§ **Task to complete**:
From the entries, return every line where the string "else" shows up.

Entries taken from a collection:

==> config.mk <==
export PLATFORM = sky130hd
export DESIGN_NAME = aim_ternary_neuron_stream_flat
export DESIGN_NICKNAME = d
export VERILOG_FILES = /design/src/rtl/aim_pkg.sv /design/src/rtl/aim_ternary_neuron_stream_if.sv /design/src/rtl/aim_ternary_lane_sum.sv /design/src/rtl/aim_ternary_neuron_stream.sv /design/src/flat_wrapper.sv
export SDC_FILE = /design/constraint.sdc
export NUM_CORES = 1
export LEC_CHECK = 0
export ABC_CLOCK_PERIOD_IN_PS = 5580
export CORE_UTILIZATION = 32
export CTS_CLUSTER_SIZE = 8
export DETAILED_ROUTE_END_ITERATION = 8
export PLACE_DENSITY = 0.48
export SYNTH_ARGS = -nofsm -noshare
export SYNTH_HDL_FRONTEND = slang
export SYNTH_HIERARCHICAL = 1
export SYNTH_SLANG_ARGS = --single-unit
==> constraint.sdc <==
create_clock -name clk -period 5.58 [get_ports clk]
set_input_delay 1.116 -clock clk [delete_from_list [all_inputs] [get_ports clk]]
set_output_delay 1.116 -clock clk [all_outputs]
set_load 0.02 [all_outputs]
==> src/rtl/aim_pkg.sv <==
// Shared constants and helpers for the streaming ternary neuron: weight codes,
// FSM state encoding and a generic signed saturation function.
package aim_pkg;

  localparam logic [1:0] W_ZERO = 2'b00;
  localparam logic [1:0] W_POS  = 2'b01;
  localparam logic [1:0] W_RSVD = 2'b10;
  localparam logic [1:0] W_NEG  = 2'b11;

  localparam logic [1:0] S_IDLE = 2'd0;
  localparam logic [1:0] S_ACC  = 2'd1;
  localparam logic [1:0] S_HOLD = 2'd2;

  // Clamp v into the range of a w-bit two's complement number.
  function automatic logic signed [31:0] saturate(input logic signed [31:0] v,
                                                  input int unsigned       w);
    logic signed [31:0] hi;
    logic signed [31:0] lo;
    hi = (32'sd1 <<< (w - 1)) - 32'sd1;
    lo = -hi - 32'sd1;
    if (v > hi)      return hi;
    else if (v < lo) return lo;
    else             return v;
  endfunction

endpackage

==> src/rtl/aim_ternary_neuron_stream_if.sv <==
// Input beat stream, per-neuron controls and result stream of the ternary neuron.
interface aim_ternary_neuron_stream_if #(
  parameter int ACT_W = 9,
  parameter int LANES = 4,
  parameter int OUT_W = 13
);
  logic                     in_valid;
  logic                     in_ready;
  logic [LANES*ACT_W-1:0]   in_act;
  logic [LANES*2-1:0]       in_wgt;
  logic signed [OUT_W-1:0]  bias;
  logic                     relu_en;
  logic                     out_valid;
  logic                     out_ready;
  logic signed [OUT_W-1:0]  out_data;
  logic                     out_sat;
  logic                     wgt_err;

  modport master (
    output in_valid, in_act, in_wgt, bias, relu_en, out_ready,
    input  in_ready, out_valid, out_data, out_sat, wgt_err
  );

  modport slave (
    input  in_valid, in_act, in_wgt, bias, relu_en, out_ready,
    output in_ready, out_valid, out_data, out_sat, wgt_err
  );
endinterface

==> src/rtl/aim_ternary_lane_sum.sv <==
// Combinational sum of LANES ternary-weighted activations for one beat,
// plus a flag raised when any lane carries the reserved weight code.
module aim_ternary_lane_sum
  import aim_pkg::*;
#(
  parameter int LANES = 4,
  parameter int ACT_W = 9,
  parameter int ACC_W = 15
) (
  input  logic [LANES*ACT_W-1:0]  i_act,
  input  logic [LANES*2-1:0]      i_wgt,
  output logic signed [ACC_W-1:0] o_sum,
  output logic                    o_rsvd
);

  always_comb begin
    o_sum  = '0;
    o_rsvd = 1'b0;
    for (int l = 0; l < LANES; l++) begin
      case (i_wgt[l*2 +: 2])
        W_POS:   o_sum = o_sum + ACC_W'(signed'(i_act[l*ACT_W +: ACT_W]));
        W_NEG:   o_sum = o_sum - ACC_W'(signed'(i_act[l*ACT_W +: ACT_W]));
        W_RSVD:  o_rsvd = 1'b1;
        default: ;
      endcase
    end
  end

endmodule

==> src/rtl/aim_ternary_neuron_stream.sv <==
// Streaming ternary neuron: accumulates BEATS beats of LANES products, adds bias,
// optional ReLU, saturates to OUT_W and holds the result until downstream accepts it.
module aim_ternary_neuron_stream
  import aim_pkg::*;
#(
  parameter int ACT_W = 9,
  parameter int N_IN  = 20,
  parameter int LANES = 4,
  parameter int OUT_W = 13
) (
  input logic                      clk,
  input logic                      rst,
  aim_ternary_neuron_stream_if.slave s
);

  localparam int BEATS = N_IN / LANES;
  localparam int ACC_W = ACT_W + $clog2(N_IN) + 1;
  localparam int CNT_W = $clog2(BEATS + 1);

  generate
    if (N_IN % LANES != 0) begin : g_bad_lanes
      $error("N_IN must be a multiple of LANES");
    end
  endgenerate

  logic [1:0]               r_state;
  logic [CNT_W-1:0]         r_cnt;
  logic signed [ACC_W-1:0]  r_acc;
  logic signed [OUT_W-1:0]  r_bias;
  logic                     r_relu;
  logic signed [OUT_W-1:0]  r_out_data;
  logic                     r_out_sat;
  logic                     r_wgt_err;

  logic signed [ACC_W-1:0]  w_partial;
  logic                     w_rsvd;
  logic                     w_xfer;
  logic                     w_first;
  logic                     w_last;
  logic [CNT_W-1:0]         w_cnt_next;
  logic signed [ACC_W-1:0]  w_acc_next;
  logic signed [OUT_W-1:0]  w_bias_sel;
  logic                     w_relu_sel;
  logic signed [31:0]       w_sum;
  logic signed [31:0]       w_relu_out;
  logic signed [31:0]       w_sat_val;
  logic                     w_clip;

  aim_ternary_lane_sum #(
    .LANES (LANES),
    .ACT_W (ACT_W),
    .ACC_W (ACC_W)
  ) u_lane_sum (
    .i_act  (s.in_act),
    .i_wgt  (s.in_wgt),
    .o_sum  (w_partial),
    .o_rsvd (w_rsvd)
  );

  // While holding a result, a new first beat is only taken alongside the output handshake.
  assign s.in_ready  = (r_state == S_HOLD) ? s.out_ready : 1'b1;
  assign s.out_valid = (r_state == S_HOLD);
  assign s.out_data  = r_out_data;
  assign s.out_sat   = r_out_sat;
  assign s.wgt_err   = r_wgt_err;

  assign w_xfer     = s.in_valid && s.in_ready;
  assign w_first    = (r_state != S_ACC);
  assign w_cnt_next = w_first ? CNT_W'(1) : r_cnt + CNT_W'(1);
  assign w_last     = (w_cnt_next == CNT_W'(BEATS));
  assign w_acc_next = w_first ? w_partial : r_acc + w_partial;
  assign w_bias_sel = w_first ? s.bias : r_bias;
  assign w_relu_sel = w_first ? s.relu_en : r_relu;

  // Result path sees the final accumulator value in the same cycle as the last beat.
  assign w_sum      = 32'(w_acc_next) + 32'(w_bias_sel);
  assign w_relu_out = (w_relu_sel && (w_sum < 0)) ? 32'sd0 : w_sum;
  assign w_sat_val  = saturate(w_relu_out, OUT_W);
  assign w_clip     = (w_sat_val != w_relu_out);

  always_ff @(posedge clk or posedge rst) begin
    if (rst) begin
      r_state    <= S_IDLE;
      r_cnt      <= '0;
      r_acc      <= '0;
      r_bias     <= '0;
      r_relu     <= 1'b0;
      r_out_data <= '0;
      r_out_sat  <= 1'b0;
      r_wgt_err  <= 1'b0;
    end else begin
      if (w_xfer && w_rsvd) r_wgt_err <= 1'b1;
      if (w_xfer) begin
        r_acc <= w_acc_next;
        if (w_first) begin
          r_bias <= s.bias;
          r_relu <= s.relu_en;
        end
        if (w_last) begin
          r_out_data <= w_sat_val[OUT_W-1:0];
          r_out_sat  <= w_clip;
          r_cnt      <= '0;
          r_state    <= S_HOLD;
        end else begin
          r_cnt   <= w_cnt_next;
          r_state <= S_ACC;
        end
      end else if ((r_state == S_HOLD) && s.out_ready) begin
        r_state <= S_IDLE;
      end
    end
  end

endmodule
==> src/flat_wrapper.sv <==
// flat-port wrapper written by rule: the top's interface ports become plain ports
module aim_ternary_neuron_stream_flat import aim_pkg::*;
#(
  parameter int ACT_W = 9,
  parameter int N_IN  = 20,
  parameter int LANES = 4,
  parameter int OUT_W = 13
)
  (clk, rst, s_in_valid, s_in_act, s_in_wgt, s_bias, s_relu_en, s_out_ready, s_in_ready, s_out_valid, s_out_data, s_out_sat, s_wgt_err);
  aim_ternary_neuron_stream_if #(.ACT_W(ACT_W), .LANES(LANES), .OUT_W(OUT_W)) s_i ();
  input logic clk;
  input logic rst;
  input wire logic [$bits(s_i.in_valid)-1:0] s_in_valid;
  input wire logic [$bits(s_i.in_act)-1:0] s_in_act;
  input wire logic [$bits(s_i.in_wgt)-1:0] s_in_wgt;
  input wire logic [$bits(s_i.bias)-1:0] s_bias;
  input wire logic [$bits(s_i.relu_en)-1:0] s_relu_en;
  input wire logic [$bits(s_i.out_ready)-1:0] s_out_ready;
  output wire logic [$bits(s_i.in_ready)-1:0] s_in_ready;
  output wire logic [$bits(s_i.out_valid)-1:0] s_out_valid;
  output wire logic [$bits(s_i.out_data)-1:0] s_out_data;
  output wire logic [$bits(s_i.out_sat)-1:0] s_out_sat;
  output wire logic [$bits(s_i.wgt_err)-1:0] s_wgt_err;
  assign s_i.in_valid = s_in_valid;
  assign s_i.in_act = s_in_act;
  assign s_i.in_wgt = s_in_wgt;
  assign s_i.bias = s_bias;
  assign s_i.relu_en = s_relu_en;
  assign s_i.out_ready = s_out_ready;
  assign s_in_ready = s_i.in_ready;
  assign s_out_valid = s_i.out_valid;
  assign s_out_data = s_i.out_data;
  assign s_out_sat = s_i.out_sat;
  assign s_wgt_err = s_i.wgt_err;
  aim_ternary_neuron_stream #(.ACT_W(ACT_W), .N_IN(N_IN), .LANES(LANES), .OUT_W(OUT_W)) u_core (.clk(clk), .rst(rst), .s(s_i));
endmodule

...

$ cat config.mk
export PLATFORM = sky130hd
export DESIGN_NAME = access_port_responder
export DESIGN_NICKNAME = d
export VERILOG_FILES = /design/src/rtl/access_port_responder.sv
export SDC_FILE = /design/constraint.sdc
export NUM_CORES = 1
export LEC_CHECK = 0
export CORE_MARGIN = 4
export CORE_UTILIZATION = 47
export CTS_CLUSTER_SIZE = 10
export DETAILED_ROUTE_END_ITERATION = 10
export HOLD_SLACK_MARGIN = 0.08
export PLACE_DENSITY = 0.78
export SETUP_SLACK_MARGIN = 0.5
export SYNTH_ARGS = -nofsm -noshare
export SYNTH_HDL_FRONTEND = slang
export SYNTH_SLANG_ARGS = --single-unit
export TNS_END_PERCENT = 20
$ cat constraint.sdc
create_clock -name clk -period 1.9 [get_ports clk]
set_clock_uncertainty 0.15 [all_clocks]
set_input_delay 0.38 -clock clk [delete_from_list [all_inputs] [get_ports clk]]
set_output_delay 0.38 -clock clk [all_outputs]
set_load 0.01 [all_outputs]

§ **Task response**:
    else if (v < lo) return lo;
    else             return v;
    end else begin
        end else begin
      end else if ((r_state == S_HOLD) && s.out_ready) begin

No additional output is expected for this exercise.